> **Problem to solve**
The expected answer is all of the entries, written out exactly.

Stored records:
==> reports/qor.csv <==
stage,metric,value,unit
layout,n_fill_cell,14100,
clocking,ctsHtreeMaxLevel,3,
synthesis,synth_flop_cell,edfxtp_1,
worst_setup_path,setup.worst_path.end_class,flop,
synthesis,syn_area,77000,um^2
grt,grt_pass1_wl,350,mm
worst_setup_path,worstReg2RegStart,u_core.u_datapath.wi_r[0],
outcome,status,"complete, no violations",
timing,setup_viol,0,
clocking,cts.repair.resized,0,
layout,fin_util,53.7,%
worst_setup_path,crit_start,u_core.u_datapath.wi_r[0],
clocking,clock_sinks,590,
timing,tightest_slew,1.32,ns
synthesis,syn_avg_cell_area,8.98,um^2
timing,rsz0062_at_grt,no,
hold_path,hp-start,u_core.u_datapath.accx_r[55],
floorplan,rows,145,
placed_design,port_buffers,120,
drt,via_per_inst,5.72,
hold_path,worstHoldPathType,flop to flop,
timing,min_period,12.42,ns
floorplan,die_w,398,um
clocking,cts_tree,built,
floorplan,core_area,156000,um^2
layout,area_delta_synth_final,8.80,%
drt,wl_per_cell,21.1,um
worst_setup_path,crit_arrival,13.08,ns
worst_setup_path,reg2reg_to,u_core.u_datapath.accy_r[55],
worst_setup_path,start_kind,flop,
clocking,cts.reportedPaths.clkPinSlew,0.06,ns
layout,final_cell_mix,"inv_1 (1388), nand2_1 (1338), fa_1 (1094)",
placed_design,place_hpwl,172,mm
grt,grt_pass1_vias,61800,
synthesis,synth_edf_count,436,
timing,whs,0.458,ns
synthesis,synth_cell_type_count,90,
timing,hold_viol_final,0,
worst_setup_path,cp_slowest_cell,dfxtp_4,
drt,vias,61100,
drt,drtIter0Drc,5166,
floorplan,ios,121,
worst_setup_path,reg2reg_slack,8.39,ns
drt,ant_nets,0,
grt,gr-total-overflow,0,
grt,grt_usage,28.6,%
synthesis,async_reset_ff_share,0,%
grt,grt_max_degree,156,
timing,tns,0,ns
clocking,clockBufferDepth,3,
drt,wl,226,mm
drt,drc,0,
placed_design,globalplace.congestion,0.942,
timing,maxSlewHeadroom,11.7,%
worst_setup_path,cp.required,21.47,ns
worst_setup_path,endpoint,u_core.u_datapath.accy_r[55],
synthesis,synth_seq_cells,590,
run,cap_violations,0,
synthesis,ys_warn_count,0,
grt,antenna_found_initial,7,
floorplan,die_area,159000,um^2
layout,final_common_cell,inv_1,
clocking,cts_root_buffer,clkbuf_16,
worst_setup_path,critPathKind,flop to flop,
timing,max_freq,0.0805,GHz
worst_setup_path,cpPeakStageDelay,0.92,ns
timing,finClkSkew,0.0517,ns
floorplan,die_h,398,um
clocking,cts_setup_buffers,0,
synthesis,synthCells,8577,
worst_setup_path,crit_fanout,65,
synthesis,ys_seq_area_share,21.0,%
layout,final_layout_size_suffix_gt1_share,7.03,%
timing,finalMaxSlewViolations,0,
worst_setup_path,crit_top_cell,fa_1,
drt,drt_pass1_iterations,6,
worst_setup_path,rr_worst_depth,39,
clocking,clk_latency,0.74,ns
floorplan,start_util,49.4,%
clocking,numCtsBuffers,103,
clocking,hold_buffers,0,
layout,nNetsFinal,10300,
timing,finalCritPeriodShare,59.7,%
## config.mk

```make
export PLATFORM = sky130hd
export DESIGN_NAME = dual_connection_table_match
export DESIGN_NICKNAME = d
export VERILOG_FILES = /design/src/rtl/dctm_pkg.sv /design/src/rtl/dual_connection_table_match.sv
export VERILOG_INCLUDE_DIRS = /design/src /design/src/rtl
export SDC_FILE = /design/constraint.sdc
export NUM_CORES = 2
export LEC_CHECK = 0
export BUFFER_PORTS_ARGS = -buffer_cell sky130_fd_sc_hd__buf_2
export CORE_MARGIN = 1.5
export CORE_UTILIZATION = 25
export DETAILED_ROUTE_END_ITERATION = 10
export PLACE_DENSITY = 0.47
export SLEW_MARGIN = 20
export SYNTH_ARGS = -nofsm -noshare
export SYNTH_HDL_FRONTEND = slang
export SYNTH_SLANG_ARGS = --single-unit
```

## constraint.sdc

```tcl
create_clock -name clk -period 5.5 [get_ports clk]
set_input_delay 1.1 -clock clk [delete_from_list [all_inputs] [get_ports clk]]
set_output_delay 1.1 -clock clk [all_outputs]
set_load 0.005 [all_outputs]
```
==> src/rtl/ahap_mul.sv <==
module ahap_mul #(
	parameter int A_W = 8,
	parameter int B_W = 12
) (
	input  logic                     clk,
	input  logic                     arst_n,
	input  logic                     issue,
	input  logic [A_W-1:0]           a,
	input  logic signed [B_W-1:0]    b,
	output logic signed [A_W+B_W:0]  prod,
	output logic                     prod_valid
);

	logic signed [A_W+B_W:0] prod_q;
	logic                    valid_q;

	always_ff @(posedge clk or negedge arst_n) begin
		if (!arst_n) begin
			valid_q <= 1'b0;
		end else begin
			valid_q <= issue;
		end
	end

	// unsigned gain times signed operand
	always_ff @(posedge clk) begin
		if (issue) begin
			prod_q <= $signed({1'b0, a}) * b;
		end
	end

	assign prod       = prod_q;
	assign prod_valid = valid_q;

endmodule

> **Reply**
==> reports/qor.csv <==
stage,metric,value,unit
layout,n_fill_cell,14100,
clocking,ctsHtreeMaxLevel,3,
synthesis,synth_flop_cell,edfxtp_1,
worst_setup_path,setup.worst_path.end_class,flop,
synthesis,syn_area,77000,um^2
grt,grt_pass1_wl,350,mm
worst_setup_path,worstReg2RegStart,u_core.u_datapath.wi_r[0],
outcome,status,"complete, no violations",
timing,setup_viol,0,
clocking,cts.repair.resized,0,
layout,fin_util,53.7,%
worst_setup_path,crit_start,u_core.u_datapath.wi_r[0],
clocking,clock_sinks,590,
timing,tightest_slew,1.32,ns
synthesis,syn_avg_cell_area,8.98,um^2
timing,rsz0062_at_grt,no,
hold_path,hp-start,u_core.u_datapath.accx_r[55],
floorplan,rows,145,
placed_design,port_buffers,120,
drt,via_per_inst,5.72,
hold_path,worstHoldPathType,flop to flop,
timing,min_period,12.42,ns
floorplan,die_w,398,um
clocking,cts_tree,built,
floorplan,core_area,156000,um^2
layout,area_delta_synth_final,8.80,%
drt,wl_per_cell,21.1,um
worst_setup_path,crit_arrival,13.08,ns
worst_setup_path,reg2reg_to,u_core.u_datapath.accy_r[55],
worst_setup_path,start_kind,flop,
clocking,cts.reportedPaths.clkPinSlew,0.06,ns
layout,final_cell_mix,"inv_1 (1388), nand2_1 (1338), fa_1 (1094)",
placed_design,place_hpwl,172,mm
grt,grt_pass1_vias,61800,
synthesis,synth_edf_count,436,
timing,whs,0.458,ns
synthesis,synth_cell_type_count,90,
timing,hold_viol_final,0,
worst_setup_path,cp_slowest_cell,dfxtp_4,
drt,vias,61100,
drt,drtIter0Drc,5166,
floorplan,ios,121,
worst_setup_path,reg2reg_slack,8.39,ns
drt,ant_nets,0,
grt,gr-total-overflow,0,
grt,grt_usage,28.6,%
synthesis,async_reset_ff_share,0,%
grt,grt_max_degree,156,
timing,tns,0,ns
clocking,clockBufferDepth,3,
drt,wl,226,mm
drt,drc,0,
placed_design,globalplace.congestion,0.942,
timing,maxSlewHeadroom,11.7,%
worst_setup_path,cp.required,21.47,ns
worst_setup_path,endpoint,u_core.u_datapath.accy_r[55],
synthesis,synth_seq_cells,590,
run,cap_violations,0,
synthesis,ys_warn_count,0,
grt,antenna_found_initial,7,
floorplan,die_area,159000,um^2
layout,final_common_cell,inv_1,
clocking,cts_root_buffer,clkbuf_16,
worst_setup_path,critPathKind,flop to flop,
timing,max_freq,0.0805,GHz
worst_setup_path,cpPeakStageDelay,0.92,ns
timing,finClkSkew,0.0517,ns
floorplan,die_h,398,um
clocking,cts_setup_buffers,0,
synthesis,synthCells,8577,
worst_setup_path,crit_fanout,65,
synthesis,ys_seq_area_share,21.0,%
layout,final_layout_size_suffix_gt1_share,7.03,%
timing,finalMaxSlewViolations,0,
worst_setup_path,crit_top_cell,fa_1,
drt,drt_pass1_iterations,6,
worst_setup_path,rr_worst_depth,39,
clocking,clk_latency,0.74,ns
floorplan,start_util,49.4,%
clocking,numCtsBuffers,103,
clocking,hold_buffers,0,
layout,nNetsFinal,10300,
timing,finalCritPeriodShare,59.7,%
## config.mk

```make
export PLATFORM = sky130hd
export DESIGN_NAME = dual_connection_table_match
export DESIGN_NICKNAME = d
export VERILOG_FILES = /design/src/rtl/dctm_pkg.sv /design/src/rtl/dual_connection_table_match.sv
export VERILOG_INCLUDE_DIRS = /design/src /design/src/rtl
export SDC_FILE = /design/constraint.sdc
export NUM_CORES = 2
export LEC_CHECK = 0
export BUFFER_PORTS_ARGS = -buffer_cell sky130_fd_sc_hd__buf_2
export CORE_MARGIN = 1.5
export CORE_UTILIZATION = 25
export DETAILED_ROUTE_END_ITERATION = 10
export PLACE_DENSITY = 0.47
export SLEW_MARGIN = 20
export SYNTH_ARGS = -nofsm -noshare
export SYNTH_HDL_FRONTEND = slang
export SYNTH_SLANG_ARGS = --single-unit
```

## constraint.sdc

```tcl
create_clock -name clk -period 5.5 [get_ports clk]
set_input_delay 1.1 -clock clk [delete_from_list [all_inputs] [get_ports clk]]
set_output_delay 1.1 -clock clk [all_outputs]
set_load 0.005 [all_outputs]
```
==> src/rtl/ahap_mul.sv <==
module ahap_mul #(
	parameter int A_W = 8,
	parameter int B_W = 12
) (
	input  logic                     clk,
	input  logic                     arst_n,
	input  logic                     issue,
	input  logic [A_W-1:0]           a,
	input  logic signed [B_W-1:0]    b,
	output logic signed [A_W+B_W:0]  prod,
	output logic                     prod_valid
);

	logic signed [A_W+B_W:0] prod_q;
	logic                    valid_q;

	always_ff @(posedge clk or negedge arst_n) begin
		if (!arst_n) begin
			valid_q <= 1'b0;
		end else begin
			valid_q <= issue;
		end
	end

	// unsigned gain times signed operand
	always_ff @(posedge clk) begin
		if (issue) begin
			prod_q <= $signed({1'b0, a}) * b;
		end
	end

	assign prod       = prod_q;
	assign prod_valid = valid_q;

endmodule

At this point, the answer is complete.